A pair of adjacent de novo duplications at 16p13.3 separated by nearly 1 Mb of two-copy intervening sequence was uncovered in a 6-year-old female (517-3). To better assess which genes might be contributing to the phenotype, we referred to a recent finding showing that highly brain-expressed exons have a lower burden of rare missense variants than more ubiquitously expressed exons and are targets for penetrant mutations in ASD . We then checked each of the exons in the genes residing within the duplications to determine if any of these were characterized as a ‘brain-critical exon.’ This was the case for at least one exon in RAB26, PKD1, E4F1, ABCA3, and CASKIN1 (Additional file 1: Figure S3). We focused on CASKIN1 and PKD1 due to previous studies indicating that they may play some role in synaptic scaffolding and neurodevelopment [16, 17]. In these two genes, we confirmed the presence of a brain-expressed isoform whose dosage could be impacted by the duplication (Additional file 1: Figure S3). The 16p13.3 duplication affects a different region of that chromosomal band than was recently described to be involved in obsessive-compulsive disorder .
A male proband (503-3) was found to carry a 232-kb de novo microdeletion at 16p11.2. This deletion lies upstream of the 600-kb ASD-implicated risk locus . Similarly sized deletions have been previously noted in individuals with obesity and developmental delay [12, 19]. Unlike many of the individuals with similar deletions, this male has a BMI of 18.26, putting him in the normal range.
A 994-kb duplication of 17p13.3-17p13.2 was uncovered in a 5-year-old autistic male (692-3). Microduplications have been previously noted at this locus and are usually associated with developmental delay and frequently with growth issues . This proband has typical autistic features and no evidence of any growth problems.
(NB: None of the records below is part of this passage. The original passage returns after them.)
--- src/rtl/cpu_mem_pkg.sv ---
// Shared memory-system constants for the CPU, its RAM, the loader and the RAM arbiter.
// Also carries the arbiter's observable state record.
package cpu_mem_pkg;

  localparam int ADDR_W = 8;
  localparam int DATA_W = 16;
  localparam int N_REQ  = 3;

  localparam int PORT_LOADER = 0;
  localparam int PORT_DATA   = 1;
  localparam int PORT_FETCH  = 2;

  localparam int LAST_W = (N_REQ > 1) ? $clog2(N_REQ) : 1;

  // Snapshot of the arbiter registers; hold_cnt is zero-extended to a fixed width.
  typedef struct packed {
    logic [LAST_W-1:0] last;
    logic [LAST_W-1:0] owner;
    logic              locked;
    logic [7:0]        hold_cnt;
  } arb_state_t;

endpackage

--- src/rtl/ram_arbiter_if.sv ---
// Requester-side and RAM-side bus of the RAM arbiter.
// Handshake: port i's access is accepted in the cycle where req[i] & gnt[i]; req (and
// its we/addr/wdata) is held until then, gnt is zero-latency, and a read answers with
// rvalid[i] plus rdata exactly one cycle after the accept edge; writes have no response.
interface ram_arbiter_if #(
  parameter int N_REQ  = cpu_mem_pkg::N_REQ,
  parameter int ADDR_W = cpu_mem_pkg::ADDR_W,
  parameter int DATA_W = cpu_mem_pkg::DATA_W
);
  logic [N_REQ-1:0]        req;
  logic [N_REQ-1:0]        lock;
  logic [N_REQ-1:0]        we;
  logic [N_REQ*ADDR_W-1:0] addr;
  logic [N_REQ*DATA_W-1:0] wdata;
  logic [N_REQ-1:0]        gnt;
  logic [N_REQ-1:0]        rvalid;
  logic [DATA_W-1:0]       rdata;
  logic                    mem_en;
  logic                    mem_we;
  logic [ADDR_W-1:0]       mem_addr;
  logic [DATA_W-1:0]       mem_wdata;
  logic [DATA_W-1:0]       mem_rdata;

  modport slave (
    input  req, lock, we, addr, wdata, mem_rdata,
    output gnt, rvalid, rdata, mem_en, mem_we, mem_addr, mem_wdata
  );

  modport master (
    output req, lock, we, addr, wdata, mem_rdata,
    input  gnt, rvalid, rdata, mem_en, mem_we, mem_addr, mem_wdata
  );
endinterface

--- src/rtl/rr_pick.sv ---
// Combinational round-robin selector: first requesting port strictly after last,
// searching upward and wrapping, so last itself has the lowest priority.
module rr_pick #(
  parameter int N  = 3,
  parameter int LW = 2
) (
  input  logic [N-1:0]  req,
  input  logic [LW-1:0] last,
  output logic [N-1:0]  sel,
  output logic          any
);

  always_comb begin
    sel = '0;
    any = 1'b0;
    for (int k = 1; k <= N; k++) begin
      int            idx;
      logic [LW-1:0] ix;
      idx = int'(last) + k;
      if (idx >= N) idx = idx - N;
      ix = LW'(idx);
      if (!any && req[ix]) begin
        sel[ix] = 1'b1;
        any     = 1'b1;
      end
    end
  end

endmodule

--- src/rtl/ram_arbiter.sv ---
// Round-robin arbiter sharing the single-port RAM between loader, data and fetch ports,
// with a lock for bursts that a hold-limit counter bounds to MAX_LOCK consecutive grants.
module ram_arbiter #(
  parameter int N_REQ    = cpu_mem_pkg::N_REQ,
  parameter int ADDR_W   = cpu_mem_pkg::ADDR_W,
  parameter int DATA_W   = cpu_mem_pkg::DATA_W,
  parameter int MAX_LOCK = 16
) (
  input  logic                    clk,
  input  logic                    reset,
  ram_arbiter_if.slave            bus,
  output cpu_mem_pkg::arb_state_t dbg
);
  import cpu_mem_pkg::*;

  localparam int LW = (N_REQ > 1) ? $clog2(N_REQ) : 1;
  localparam int HW = $clog2(MAX_LOCK) + 1;

  logic [LW-1:0]    last_q;
  logic [LW-1:0]    owner_q;
  logic             locked_q;
  logic [HW-1:0]    hold_q;
  logic [N_REQ-1:0] rv_q;

  logic [N_REQ-1:0] rr_sel;
  logic             rr_any;
  logic [N_REQ-1:0] sel;
  logic             any;
  logic [LW-1:0]    g;
  logic             hold_ok;

  rr_pick #(.N(N_REQ), .LW(LW)) u_pick (
    .req  (bus.req),
    .last (last_q),
    .sel  (rr_sel),
    .any  (rr_any)
  );

  // Owner keeps priority only while it still requests and is under the hold limit.
  assign hold_ok = locked_q && bus.req[owner_q] && (hold_q < HW'(MAX_LOCK));

  always_comb begin
    sel = rr_sel;
    any = rr_any;
    if (hold_ok) begin
      sel          = '0;
      sel[owner_q] = 1'b1;
      any          = 1'b1;
    end
    g = '0;
    for (int i = 0; i < N_REQ; i++) begin
      if (sel[i]) g = LW'(i);
    end
  end

  always_comb begin
    bus.gnt       = '0;
    bus.mem_en    = 1'b0;
    bus.mem_we    = 1'b0;
    bus.mem_addr  = '0;
    bus.mem_wdata = '0;
    bus.rvalid    = '0;
    bus.rdata     = '0;
    if (!reset) begin
      if (any) begin
        bus.gnt       = sel;
        bus.mem_en    = 1'b1;
        bus.mem_we    = bus.we[g];
        bus.mem_addr  = bus.addr[g*ADDR_W +: ADDR_W];
        bus.mem_wdata = bus.wdata[g*DATA_W +: DATA_W];
      end
      bus.rvalid = rv_q;
      if (rv_q != '0) bus.rdata = bus.mem_rdata;
    end
  end

  always_ff @(posedge clk) begin
    if (reset) begin
      last_q   <= LW'(N_REQ - 1);
      owner_q  <= '0;
      locked_q <= 1'b0;
      hold_q   <= '0;
      rv_q     <= '0;
    end else if (any) begin
      last_q <= g;
      if (bus.lock[g]) begin
        // A grant won through the lock continues the streak; any other grant starts one.
        owner_q  <= g;
        locked_q <= 1'b1;
        hold_q   <= hold_ok ? hold_q + HW'(1) : HW'(1);
      end else begin
        locked_q <= 1'b0;
        hold_q   <= '0;
      end
      rv_q <= bus.we[g] ? '0 : sel;
    end else begin
      locked_q <= 1'b0;
      hold_q   <= '0;
      rv_q     <= '0;
    end
  end

  always_comb begin
    dbg          = '0;
    dbg.last     = LAST_W'(last_q);
    dbg.owner    = LAST_W'(owner_q);
    dbg.locked   = locked_q;
    dbg.hold_cnt = 8'(hold_q);
  end

endmodule

--- src/flat_wrapper.sv ---
// flat-port wrapper written by rule: the top's interface ports become plain ports
module ram_arbiter_flat import cpu_mem_pkg::*;
#(
  parameter int N_REQ    = cpu_mem_pkg::N_REQ,
  parameter int ADDR_W   = cpu_mem_pkg::ADDR_W,
  parameter int DATA_W   = cpu_mem_pkg::DATA_W,
  parameter int MAX_LOCK = 16
)
  (clk, reset, dbg, bus_req, bus_lock, bus_we, bus_addr, bus_wdata, bus_mem_rdata, bus_gnt, bus_rvalid, bus_rdata, bus_mem_en, bus_mem_we, bus_mem_addr, bus_mem_wdata);
  ram_arbiter_if #(.N_REQ(N_REQ), .ADDR_W(ADDR_W), .DATA_W(DATA_W)) bus_i ();
  input  logic clk;
  input  logic reset;
  output cpu_mem_pkg::arb_state_t dbg;
  input wire logic [$bits(bus_i.req)-1:0] bus_req;
  input wire logic [$bits(bus_i.lock)-1:0] bus_lock;
  input wire logic [$bits(bus_i.we)-1:0] bus_we;
  input wire logic [$bits(bus_i.addr)-1:0] bus_addr;
  input wire logic [$bits(bus_i.wdata)-1:0] bus_wdata;
  input wire logic [$bits(bus_i.mem_rdata)-1:0] bus_mem_rdata;
  output wire logic [$bits(bus_i.gnt)-1:0] bus_gnt;
  output wire logic [$bits(bus_i.rvalid)-1:0] bus_rvalid;
  output wire logic [$bits(bus_i.rdata)-1:0] bus_rdata;
  output wire logic [$bits(bus_i.mem_en)-1:0] bus_mem_en;
  output wire logic [$bits(bus_i.mem_we)-1:0] bus_mem_we;
  output wire logic [$bits(bus_i.mem_addr)-1:0] bus_mem_addr;
  output wire logic [$bits(bus_i.mem_wdata)-1:0] bus_mem_wdata;
  assign bus_i.req = bus_req;
  assign bus_i.lock = bus_lock;
  assign bus_i.we = bus_we;
  assign bus_i.addr = bus_addr;
  assign bus_i.wdata = bus_wdata;
  assign bus_i.mem_rdata = bus_mem_rdata;
  assign bus_gnt = bus_i.gnt;
  assign bus_rvalid = bus_i.rvalid;
  assign bus_rdata = bus_i.rdata;
  assign bus_mem_en = bus_i.mem_en;
  assign bus_mem_we = bus_i.mem_we;
  assign bus_mem_addr = bus_i.mem_addr;
  assign bus_mem_wdata = bus_i.mem_wdata;
  ram_arbiter #(.N_REQ(N_REQ), .ADDR_W(ADDR_W), .DATA_W(DATA_W), .MAX_LOCK(MAX_LOCK)) u_core (.clk(clk), .reset(reset), .bus(bus_i), .dbg(dbg));
endmodule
Two unrelated male probands harbor de novo exonic deletions of the Duchenne Muscular Dystrophy (DMD) gene. The first case (611-3), a 5-year-old autistic male presenting with ASD, hypotonia, and progressive motor impairments including difficulty walking, has a 55-kb deletion that overlaps exons 14–17. The second proband (567-3), an autistic 6-year-old male with abnormal muscular development, has a deletion of 154 kb which overlaps exons 46–50. In both cases, the deletion is predicted to cause a frameshift leading to a premature stop and loss of dystrophin. In males, such mutations are predicted to result in DMD. Studies have shown a higher incidence of ASD in boys with DMD, possibly because of a secondary synaptic role for the protein .
A 33.5-kb deletion at Xq13.2 has also been noted in male case 552-3. This deletion overlaps the NAP1L6 nucleosome assembly protein. There are no published reports of deletions affecting this gene.
Rare inherited variants
We identified a 27.8-kb loss of two exons of GRID2 in a 4-year-old male (694-3). GRID2 encodes a glutamate receptor channel subunit and mutations within GRID2 have been associated with ASD . Our proband inherits the mutation from his mother who has a diagnosis of intellectual disability. His maternal grandfather and a maternal cousin also have intellectual disability, but no DNA was available to test the segregation of this variant in these individuals.
A 73-kb deletion affecting SLC39A12 was found in a 6-year-old male proband (686-3). All but the last exon of the gene was deleted in the proband and his unaffected father. A recent study suggests that this zinc transporter stimulates neurite outgrowth during neurodevelopment .
Finally, we identified a male proband (511-3) with a maternally inherited deletion of one exon of LINGO2. The gene has been previously associated with adult-onset neurodegenerative disorders and has been implicated as an ASD risk gene . A second male proband (694-3) in our study also harbors an intronic CNV within this gene, but its potential effect on gene expression and any possible contribution to phenotype were not possible to ascertain.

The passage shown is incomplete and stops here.